Severim bile diyemem çünkü onun getirdiklerinden korkarım. Kedi diye bir şey var ama kedi de sevmem. Kedi seversem belki bütün kedileri üzerime atarlar. Bizim evde kediler yaşar derim, kedilerim var diyemem çünkü hiçbir şeyim yok benim.
Yazar değilim ama çeviririm, çevirmen değilim ama yanlış olmasın. Birçok kitap çevirdim, salonda.
Salonda çalışırım. Salonumdaki bir kitaplığın tamamı sözlük doludur ama kelime bilirim diyemem. Bilmek istedim mi açar bakarım.
Kahve içerim, sütsüz, şekersiz. Neskafe içmem, türk kahvesi içmem. Çalışırken su içerim, kediler gelip ekranın önüne kıçlarını dayadıkları zaman onlara kızmam. Kedilere kızılmaz. Onlar gidene kadar sabırla beklerim, sözlüklerin tekine elimi atar sayfaları kurcalarım.
Çeviri yaparken müzik dinlerim, dinlediğim müzikten özür dilerim çünkü ona kulak vermem aslında. Onu bir zamanlar evimdeki salonda gitarıyla oturan sevgilimin yerine koyarım.
Sevgilim, bordo renkli deri koltuğun üzerine bacaklarında battaniyesiyle oturur, gitarını çalardı. Ağzında sigarası yanardı. Masada çay bardağı dururdu. Mor renkli gözlükleri vardı. Yeşil gözleri, mor gözlükleri, sarı-beyaz saçları. Saçları güzel yaşlanmıştı. Bir de gitarı vardı işte.
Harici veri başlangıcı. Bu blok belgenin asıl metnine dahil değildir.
===== src/rtl/alui_pkg.sv =====
// Shared definitions for the ALU-immediate instruction FSM family:
// state encoding, register-select codes and instruction field positions.
package alui_pkg;

  localparam logic [2:0] ST_IDLE   = 3'd0;
  localparam logic [2:0] ST_LOAD1  = 3'd1;
  localparam logic [2:0] ST_LOAD2  = 3'd2;
  localparam logic [2:0] ST_EXEC   = 3'd3;
  localparam logic [2:0] ST_WRITE  = 3'd4;
  localparam logic [2:0] ST_FINISH = 3'd5;
  localparam logic [2:0] ST_HALT   = 3'd6;

  typedef enum logic [2:0] {
    IDLE   = ST_IDLE,
    LOAD1  = ST_LOAD1,
    LOAD2  = ST_LOAD2,
    EXEC   = ST_EXEC,
    WRITE  = ST_WRITE,
    FINISH = ST_FINISH,
    HALT   = ST_HALT
  } alui_state_e;

  localparam logic [2:0] REG_G0 = 3'b000;
  localparam logic [2:0] REG_G1 = 3'b001;
  localparam logic [2:0] REG_G2 = 3'b010;
  localparam logic [2:0] REG_G3 = 3'b011;
  localparam logic [2:0] REG_P0 = 3'b100;
  localparam logic [2:0] REG_P1 = 3'b101;

  localparam int OPC_MSB = 15;
  localparam int OPC_LSB = 12;
  localparam int SEL_MSB = 11;
  localparam int SEL_LSB = 9;
  localparam int IMM_MSB = 8;
  localparam int IMM_LSB = 0;

endpackage


===== src/rtl/alui_reg_decode.sv =====
// Maps a 3-bit register select plus load/drive enables onto the per-register
// Rx_in / Rx_out lines; codes 110/111 select nothing.
module alui_reg_decode
  import alui_pkg::*;
(
  input  logic [2:0] sel,
  input  logic       in_en,
  input  logic       out_en,
  output logic       G0_in,
  output logic       G0_out,
  output logic       G1_in,
  output logic       G1_out,
  output logic       G2_in,
  output logic       G2_out,
  output logic       G3_in,
  output logic       G3_out,
  output logic       P0_in,
  output logic       P0_out,
  output logic       P1_in,
  output logic       P1_out
);

  always_comb begin
    G0_in = 1'b0; G0_out = 1'b0;
    G1_in = 1'b0; G1_out = 1'b0;
    G2_in = 1'b0; G2_out = 1'b0;
    G3_in = 1'b0; G3_out = 1'b0;
    P0_in = 1'b0; P0_out = 1'b0;
    P1_in = 1'b0; P1_out = 1'b0;
    case (sel)
      REG_G0: begin G0_in = in_en; G0_out = out_en; end
      REG_G1: begin G1_in = in_en; G1_out = out_en; end
      REG_G2: begin G2_in = in_en; G2_out = out_en; end
      REG_G3: begin G3_in = in_en; G3_out = out_en; end
      REG_P0: begin P0_in = in_en; P0_out = out_en; end
      REG_P1: begin P1_in = in_en; P1_out = out_en; end
      default: ;
    endcase
  end

endmodule


===== src/rtl/alui_fsm.sv =====
// ALU-immediate instruction sequencer: latches the instruction in IDLE and
// steps through the operand-load / execute / write-back / finish strobes.
//
//   state  | meaning
//   IDLE   | sample instruction word
//   LOAD1  | selected register -> ALU operand 1
//   LOAD2  | immediate -> ALU operand 2
//   EXEC   | latch ALU result
//   WRITE  | ALU result -> selected register
//   FINISH | PC increment, done
//   HALT   | done held until reset
module alui_fsm
  import alui_pkg::*;
(
  input  logic        clk,
  input  logic        rst,
  input  logic [15:0] fullBitNum,
  output logic        PC_inc,
  output logic        ALUin1,
  output logic        ALUin2,
  output logic        ALU_outlach,
  output logic        ALU_outEN,
  output logic        done,
  output logic        immediate_out,
  output logic [15:0] param2num,
  output logic        G0_in,
  output logic        G0_out,
  output logic        G1_in,
  output logic        G1_out,
  output logic        G2_in,
  output logic        G2_out,
  output logic        G3_in,
  output logic        G3_out,
  output logic        P0_in,
  output logic        P0_out,
  output logic        P1_in,
  output logic        P1_out
);

  alui_state_e state;
  logic [2:0]  sel_q;
  logic [8:0]  imm_q;
  logic        reg_in_en;
  logic        reg_out_en;

  // Opcode belongs to the instruction decoder upstream, not to this block.
  logic unused_opcode;
  assign unused_opcode = ^fullBitNum[OPC_MSB:OPC_LSB];

  // Outputs are registered from the current state, so they trail it by one edge.
  always_ff @(posedge clk) begin
    if (rst) begin
      state         <= IDLE;
      sel_q         <= '0;
      imm_q         <= '0;
      PC_inc        <= 1'b0;
      ALUin1        <= 1'b0;
      ALUin2        <= 1'b0;
      ALU_outlach   <= 1'b0;
      ALU_outEN     <= 1'b0;
      done          <= 1'b0;
      immediate_out <= 1'b0;
      reg_in_en     <= 1'b0;
      reg_out_en    <= 1'b0;
    end else begin
      PC_inc        <= 1'b0;
      ALUin1        <= 1'b0;
      ALUin2        <= 1'b0;
      ALU_outlach   <= 1'b0;
      ALU_outEN     <= 1'b0;
      done          <= 1'b0;
      immediate_out <= 1'b0;
      reg_in_en     <= 1'b0;
      reg_out_en    <= 1'b0;
      case (state)
        IDLE: begin
          sel_q <= fullBitNum[SEL_MSB:SEL_LSB];
          imm_q <= fullBitNum[IMM_MSB:IMM_LSB];
          state <= LOAD1;
        end
        LOAD1: begin
          reg_out_en <= 1'b1;
          ALUin1     <= 1'b1;
          state      <= LOAD2;
        end
        LOAD2: begin
          immediate_out <= 1'b1;
          ALUin2        <= 1'b1;
          state         <= EXEC;
        end
        EXEC: begin
          ALU_outlach <= 1'b1;
          state       <= WRITE;
        end
        WRITE: begin
          ALU_outEN <= 1'b1;
          reg_in_en <= 1'b1;
          state     <= FINISH;
        end
        FINISH: begin
          PC_inc <= 1'b1;
          done   <= 1'b1;
          state  <= HALT;
        end
        HALT: begin
          done  <= 1'b1;
          state <= HALT;
        end
        default: state <= IDLE;
      endcase
    end
  end

  assign param2num = {7'b0, imm_q};

  alui_reg_decode u_reg_decode (
    .sel    (sel_q),
    .in_en  (reg_in_en),
    .out_en (reg_out_en),
    .G0_in  (G0_in),
    .G0_out (G0_out),
    .G1_in  (G1_in),
    .G1_out (G1_out),
    .G2_in  (G2_in),
    .G2_out (G2_out),
    .G3_in  (G3_in),
    .G3_out (G3_out),
    .P0_in  (P0_in),
    .P0_out (P0_out),
    .P1_in  (P1_in),
    .P1_out (P1_out)
  );

endmodule


===== config.mk =====
export PLATFORM = sky130hd
export DESIGN_NAME = alui_fsm
export DESIGN_NICKNAME = d
export VERILOG_FILES = /design/src/rtl/alui_pkg.sv /design/src/rtl/alui_reg_decode.sv /design/src/rtl/alui_fsm.sv
export SDC_FILE = /design/constraint.sdc
export NUM_CORES = 1
export LEC_CHECK = 0
export ABC_AREA = 1
export BUFFER_PORTS_ARGS = -buffer_cell sky130_fd_sc_hd__buf_4
export CAP_MARGIN = 5
export CORE_ASPECT_RATIO = 1.75
export CORE_UTILIZATION = 31
export CTS_BUF_LIST = sky130_fd_sc_hd__clkbuf_2
export DETAILED_ROUTE_END_ITERATION = 12
export GPL_TIMING_DRIVEN = 0
export PLACE_DENSITY = 0.69
export SYNTH_ARGS = -nofsm -noshare
export SYNTH_HDL_FRONTEND = slang
export SYNTH_SLANG_ARGS = --single-unit

===== constraint.sdc =====
create_clock -name clk -period 1.34 [get_ports clk]
set_input_delay 0.067 -clock clk [delete_from_list [all_inputs] [get_ports clk]]
set_output_delay 0.067 -clock clk [all_outputs]
set_load 0.005 [all_outputs]

==> flow_metrics.tcl, run 1 <==
set metrics [dict create \
    finalSetupViolations 0 \
    maxSlewViolCount 0 \
    synth_area_leaders "dfxtp_1 42%, nor2_1 11%, nand3_1 11%" \
    clock_latency_ps 320 \
    p_leak_nw 0.760 \
    critical_path_class "reg -> out" \
    finalNetCount 213 \
    status "completed" \
    clk_pin_slew_worst_paths_ps 190 \
    skew_ps 11.5 \
    worstHoldPathCells 5 \
    hpwl_um 1700 \
    rows 26 \
    postRouteAntennaNets 0 \
    syn2layout_area_growth_pct 41.6 \
    drc_errors 0 \
    synth.distinct_cells 14 \
    cts_buffer_depth 2 \
    grt_pass1_vias 910 \
    grt_first_pass_wirelength_um 3610 \
    clockRootBuffer "clkbuf_2" \
    gp_congestion 0.756 \
    num_io_pins 53 \
    hold_viol_final 0 \
    synth_seq_cells 21 \
    drive_gt1_frac 0.335 \
    fp.dieArea_mm2 0.00346 \
    synth_warnings 0 \
    syn_inst 142 \
    power_density_mw_per_mm2 932 \
    synth_top_area_frac 0.421 \
    yosysSeqAreaShare 0.421 \
    antenna_found_initial 0 \
    rsz0062_at_grt "no" \
    clkSinkCount 21 \
    wl_um 2140 \
    first_pass_iters 4 \
    vias_per_cell 4.17 \
    core_area_mm2 0.00299 \
    overflow 0 \
    yosysTopAreaCell "dfxtp_1" \
    critPathCaptureType "primary output" \
    avgSynthCellArea_um2 7.03 \
    critPathMaxFanout 4 \
    antenna_cells 0 \
    finalCritPeriodShare 0.887 \
    htree_levels 1 \
    hp-class "in -> reg" \
    grt_start_max_net_pins 12 \
    cts_buffers 3 \
    die_w_um 44.9 \
    max_cap_viol_count 0 \
    dieHeight_um 77.1 \
    worst-r2r-cell-count 5 \
    arrival_ps 1120 \
    power_mw 1.32 \
    period_minus_slack_ps 1190 \
    cp_data_required_time_ps 1270 \
    drtIter0Drc 18 \
    max_freq_mhz 842 \
    start_util 0.334 \
    final.setup.tns_ps 0 \
    wire_per_inst_um 9.07 \
    synth_area_um2 998 \
    tritoncts "done" \
    ir_drop_mv 0.458 \
    grt_usage 0.137 \
    startpoint_type "register" \
    vias 984 \
    io_buffer_count 41 \
]
stage by stage:
| step | worst slack [ps] | utilization | instance area (µm²) | hold WS (ps) | instances |
|---|---|---|---|---|---|
| after floorplan | 401 | - | 1020 | 136 | 148 |
| after global placement | 318 | 0.462 | 1380 | 272 | 231 |
| after detailed placement | 308 | 0.462 | 1380 | 279 | 231 |
| after CTS | 87.7 | 0.472 | 1410 | 32.5 | 236 |
| after global routing | 11.4 | 0.472 | 1410 | 41.6 | 236 |
| final | 152 | 0.472 | 1410 | 38.6 | 236 |
synthesized netlist by cell type (all sizes together):
cell,instances
nand2,16
nand3,22
inv,23
nor2,31
buf,14
nor3,1
conb,1
a21oi,13
dfxtp,21
area by class of cell:
| type | count | area (µm²) |
|---|---|---|
| Buffer | 14 | 115 |
| Clock buffer | 4 | 20.0 |
| Fill cell | 334 | 1580 |
| Inverter | 23 | 86.3 |
| Multi-Input combinational cell | 90 | 399 |
| Sequential cell | 21 | 423 |
| Tap cell | 42 | 52.6 |
| Timing Repair Buffer | 42 | 318 |
per-layer routing:
metal  wire length, µm  share of wire  track usage  up-vias
met5                 0              0            0        -
met4                49          0.023       0.0727        0
met3               128          0.060      0.00941        4
met2              1180           0.55        0.265       37
met1               779           0.36        0.130      419
li1                  -              -            -      524
cells in the final DEF (no fill, tap or decap), drive strengths merged:
master,Yosys,final
inv,23,23
nand3,22,22
clkbuf,0,4
dlygate4sd3,0,1
nand2,16,16
dfxtp,21,21
nor3,1,1
a21oi,13,13
nor2,31,31
buf,14,55
conb,1,7
registers in the layout, summed over array words and instances, names as in the netlist:
register,flops
imm_q,9
sel_q,3
state,3
ALU_outlach,1
PC_inc,1
done,1
immediate_out,1
reg_in_en,1
reg_out_en,1
power by group:
group          total, mW  internal (mW)  switching, mW  leakage, nW
Clock              0.261         0.0790          0.182       0.0166
Combinational      0.334          0.175          0.159        0.570
Sequential         0.723          0.682         0.0411        0.174
Total               1.32          0.936          0.382        0.760
logic make-up (layout without fill, tap and decap cells):
group                  count (synthesis)  count (layout)  synth area share
AOI/OAI and AO/OA                     13              13            0.0689
buffers and inverters                 37              83             0.202
DFF                                   21              21             0.421
other                                  1               7           0.00376
and+or+nand+nor                       70              70             0.305
worst max-delay path, cell delays in order, from the launching register on:
cell and delay [ps]:
dfxtp_2 370, inv_1 100, nand3_1 100, nor2_1 110, buf_4 120
repair_timing:
item	CTS	global route
hold endpoints to repair	4	0
hold buffers	1	0
setup buffers	0	0
endpoints found under the setup margin	0	2
resized for setup	0	2
worst paths after layout:
kind | slack, ps | to | from
worst min-delay path | 40 | imm_q[6] | fullBitNum[6]
worst max-delay path | 150 | G3_in | sel_q[2]
worst min register to register | 510 | imm_q[8] | imm_q[8]
worst max register to register | 290 | sel_q[1] | state[2]
Note: power is estimated with default switching activity, not from simulation.
==> run 2: changes to the inputs <==
--- a/config.mk
+++ b/config.mk
@@ -13,6 +13,7 @@
 export CTS_BUF_LIST = sky130_fd_sc_hd__clkbuf_2
 export DETAILED_ROUTE_END_ITERATION = 12
 export GPL_TIMING_DRIVEN = 0
+export HOLD_SLACK_MARGIN = 0.05
 export PLACE_DENSITY = 0.69
 export SYNTH_ARGS = -nofsm -noshare
 export SYNTH_HDL_FRONTEND = slang
==> flow_metrics.tcl, run 2 (same netlist as run 1, synthesis figures left out) <==
set metrics [dict create \
    max_cap_viol_count 0 \
    post_cts_buffers 0 \
    hold_viol_final 0 \
    drtIter0Drc 12 \
    final_cell_mix "49 x buf_4, 30 x nor2_1, 22 x inv_1, 22 x nand3_1, 19 x dfxtp_1" \
    maxSlewViolCount 0 \
    critPathCaptureType "primary output" \
    pre_cts_slack_ps 308 \
    clockRootBuffer "clkbuf_2" \
    status "completed" \
    skew_ps 11.7 \
    grt_usage 0.145 \
    final.setup.tns_ps 0 \
    cp_data_required_time_ps 1270 \
    num_io_pins 53 \
    wire_per_inst_um 9.23 \
    reg_top3 "imm_q (9), sel_q (3), state (3)" \
    gp_congestion 0.756 \
    io_buffer_count 41 \
    finalSetupViolations 0 \
    rsz0062_at_grt "no" \
    p_leak_nw 0.793 \
    cts_buffers 3 \
    top_register "imm_q" \
    fp.dieArea_mm2 0.00346 \
    power_mw 1.33 \
    wl_um 2250 \
    power_density_mw_per_mm2 892 \
    max_freq_mhz 849 \
    multi_input_area_um2 399 \
    postRouteAntennaNets 0 \
    syn2layout_area_growth_pct 49.6 \
    critical_path_class "reg -> out" \
    holdWs_ps 68.2 \
    clkSinkCount 21 \
    drc_errors 0 \
    antenna_found_initial 0 \
    dieHeight_um 77.1 \
    hpwl_um 1700 \
    antenna_cells 0 \
    htree_levels 1 \
    drive_gt1_frac 0.322 \
    cts_buffer_depth 2 \
    period_minus_slack_ps 1180 \
    stdcell_count 244 \
    r2r_slack_ps 290 \
    final_common_cell "buf_4" \
    clock_latency_ps 310 \
    grt_first_pass_wirelength_um 3820 \
    tritoncts "done" \
    arrival_ps 1110 \
    die_w_um 44.9 \
    hp-class "in -> reg" \
    overflow 0 \
    largest_reg_flops 9 \
    first_pass_iters 4 \
    ir_drop_mv 0.460 \
    finalCritPeriodShare 0.879 \
    setup_ws_ps 162 \
    clk_pin_slew_worst_paths_ps 190 \
    critPathMaxFanout 4 \
    finalNetCount 221 \
    fill_cells 324 \
    start_util 0.334 \
    grt_start_max_net_pins 12 \
    vias_per_cell 4.16 \
    ff_latch_area_um2 423 \
    core_area_mm2 0.00299 \
    startpoint_type "register" \
    grt_pass1_vias 952 \
    placed_cells 231 \
    rows 26 \
    vias 1015 \
]
run 2: cell count changes in the layout (fill, tap and decap cells not counted), sizes merged:
| cell | change |
|---|---|
| dlygate4sd3 | +8 |
run 2: what timing repair did:
action                                  in CTS  in global routing
endpoints found under the hold margin       12                  0
resized for setup                            0                  2
endpoints found under the setup margin       0                  2
hold buffers                                 9                  0
run 2: final cells by class:
type | count | share of cell area
sequential | 21 | 0.283
buffer | 14 | 0.0771
tap | 42 | 0.0352
timing repair buffer | 50 | 0.266
clock buffer | 4 | 0.0134
multi-input combinational | 90 | 0.267
inverter | 23 | 0.0578
run 2: worst max-delay path: stages (launching register included):
cell     delay (ps)
dfxtp_2         370
inv_1           100
nand3_1         100
nor2_1          110
buf_4           120
run 2: report_power, final:
| part | total, mW | switching (mW) | internal [mW] | leakage (nW) |
|---|---|---|---|---|
| Combinational | 0.354 | 0.164 | 0.190 | 0.603 |
| Sequential | 0.723 | 0.0412 | 0.682 | 0.174 |
| Clock | 0.256 | 0.177 | 0.0791 | 0.0166 |
| Total | 1.33 | 0.382 | 0.951 | 0.793 |
run 2: path summary, 6_finish.rpt:
check	endpoint	cells after the start	from
setup / recovery	G3_in	4	sel_q[2]
hold / removal	imm_q[5]	5	fullBitNum[5]
setup reg to reg	sel_q[1]	5	state[2]
hold reg to reg	imm_q[8]	2	imm_q[8]
run 2: metrics by stage:
step / instance area (µm²) / util
floorplan: 1020 / -
global placement: 1380 / 0.462
detailed placement: 1380 / 0.462
CTS: 1490 / 0.498
global route: 1490 / 0.499
finish: 1490 / 0.499
run 2: metal layers:
layer	global-route usage	wire length (µm)	vias up
met5	0	0	-
met4	0.0727	46	0
met3	0.00706	115	4
met2	0.284	1270	35
met1	0.139	819	436
li1	-	-	540
==> run 3: changes to the inputs <==
--- a/config.mk
+++ b/config.mk
@@ -14,7 +14,8 @@
 export DETAILED_ROUTE_END_ITERATION = 12
 export GPL_TIMING_DRIVEN = 0
 export HOLD_SLACK_MARGIN = 0.05
-export PLACE_DENSITY = 0.69
+export PLACE_DENSITY = 0.68
+export RECOVER_POWER = 50
 export SYNTH_ARGS = -nofsm -noshare
 export SYNTH_HDL_FRONTEND = slang
 export SYNTH_SLANG_ARGS = --single-unit
==> flow_metrics.tcl, run 3 (same netlist as run 1, synthesis figures left out) <==
set metrics [dict create \
    status "completed" \
    drc_errors 0 \
    postRouteAntennaNets 0 \
    arrival_ps 1450 \
    period_minus_slack_ps 1200 \
    wl_um 2160 \
    htree_levels 1 \
    core_area_mm2 0.00299 \
    num_io_pins 53 \
    skew_ps 2.16 \
    critPathMaxFanout 10 \
    antenna_found_initial 0 \
    critical_path_class "reg -> reg" \
    rsz0062_at_grt "no" \
    stdcell_count 245 \
    power_density_mw_per_mm2 895 \
    vias_per_cell 4.12 \
    grt_usage 0.143 \
    vias 1009 \
    overflow 0 \
    first_pass_iters 4 \
    final_cell_mix "33 x buf_4, 30 x nor2_1, 22 x inv_1, 22 x nand3_1, 20 x dfxtp_1" \
    hold_viol_final 0 \
    cts_buffers 3 \
    max_freq_mhz 835 \
    clkSinkCount 21 \
    final_common_cell "buf_4" \
    reg_top3 "imm_q (9), sel_q (3), state (3)" \
    max_cap_viol_count 0 \
    critPathCaptureType "register" \
    clockRootBuffer "clkbuf_2" \
    grt_start_max_net_pins 13 \
    die_w_um 44.9 \
    ir_drop_mv 0.418 \
    grt_first_pass_wirelength_um 3860 \
    maxSlewViolCount 0 \
    fp.dieArea_mm2 0.00346 \
    syn2layout_area_growth_pct 48.1 \
    finalNetCount 222 \
    clk_pin_slew_worst_paths_ps 190 \
    io_buffer_count 41 \
    drtIter0Drc 13 \
    placed_cells 231 \
    dieHeight_um 77.1 \
    clock_latency_ps 320 \
    cp_data_required_time_ps 1590 \
    p_leak_nw 0.783 \
    top_register "imm_q" \
    cts_buffer_depth 2 \
    antenna_cells 0 \
    tritoncts "done" \
    grt_pass1_vias 945 \
    rows 26 \
    hpwl_um 1600 \
    largest_reg_flops 9 \
    post_cts_buffers 0 \
    finalSetupViolations 0 \
    hp-class "in -> reg" \
    startpoint_type "register" \
    start_util 0.334 \
    wire_per_inst_um 8.82 \
    drive_gt1_frac 0.310 \
    gp_congestion 0.791 \
    final.setup.tns_ps 0 \
    finalCritPeriodShare 0.894 \
]
## run 3: report_power, final
part / switching [mW] / leakage (nW) / internal, mW
Clock: 0.194 / 0.0164 / 0.0676
Combinational: 0.160 / 0.593 / 0.180
Sequential: 0.0409 / 0.174 / 0.681
## run 3: timing repair
action,4_1_cts,5_1_grt
hold buffers,10,0
hold endpoints to repair,13,0
gates resized for setup,0,1
setup endpoints to repair,0,1
## run 3: layer usage
layer | part of all wire | global-route usage | vias up
li1 | - | - | 540
met1 | 0.35 | 0.141 | 425
met2 | 0.56 | 0.274 | 39
met3 | 0.057 | 0.00941 | 5
met4 | 0.024 | 0.0727 | 0
met5 | 0 | 0 | -
## run 3: per-stage QoR
stage	total power [mW]	util	hold WS (ps)	worst slack (ps)	instance area, µm²
detailed placement	1.07	0.462	274	316	1380
floorplan	0.937	-	136	401	1020
finish	1.32	0.494	47.5	142	1480
global placement	1.06	0.462	272	315	1380
global route	1.41	0.494	78.1	10.2	1480
CTS	1.35	0.502	50.8	103	1500
## run 3: worst paths after layout
path	startpoint	endpoint	slack, ps	cells after the start
min	fullBitNum[8]	imm_q[8]	50	5
max	state[2]	imm_q[8]	140	5
max reg2reg	state[2]	imm_q[8]	140	5
min reg2reg	imm_q[3]	imm_q[3]	510	2
## run 3: layout make-up
type / count / area, µm²
inverters: 23 / 86.3
clock buffers: 3 / 15.0
multi-input cells: 90 / 394
well taps: 42 / 52.6
flip-flops and latches: 21 / 422
repair buffers: 51 / 408
clock inverters: 1 / 5.00
plain buffers: 14 / 96.3
fillers: 339 / 1510
## run 3: critical path, stage by stage, from the launching register on
cell      delay (ps)
dfxtp_1          440
inv_2             50
clkbuf_2         180
clkbuf_2         220
a21oi_1          170
nor2_1            60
O da gitaristim ben demezdi. Yazardı ama yazarım demezdi. Kendi yazdıklarından korkardı.
Biz de sevgiliydik ama sevgiliyiz diyemedik.
Ben onun yazdıklarını çevirirdim, o benim çevirilerimi okumazdı. Okuyamazdı ama beğenirdi.
Öyle böyle derken, geçti zaman, ben hala bilgisayarın başındayım, elim klavyede. Kedilerin kıçları ekranda. O benim koltuğumdan kalktı gitti, kim bilir nerelerde…
Geçen gün yayınevi onun yeni kitabını bana vermek istedi çevirmem için. Reddettim.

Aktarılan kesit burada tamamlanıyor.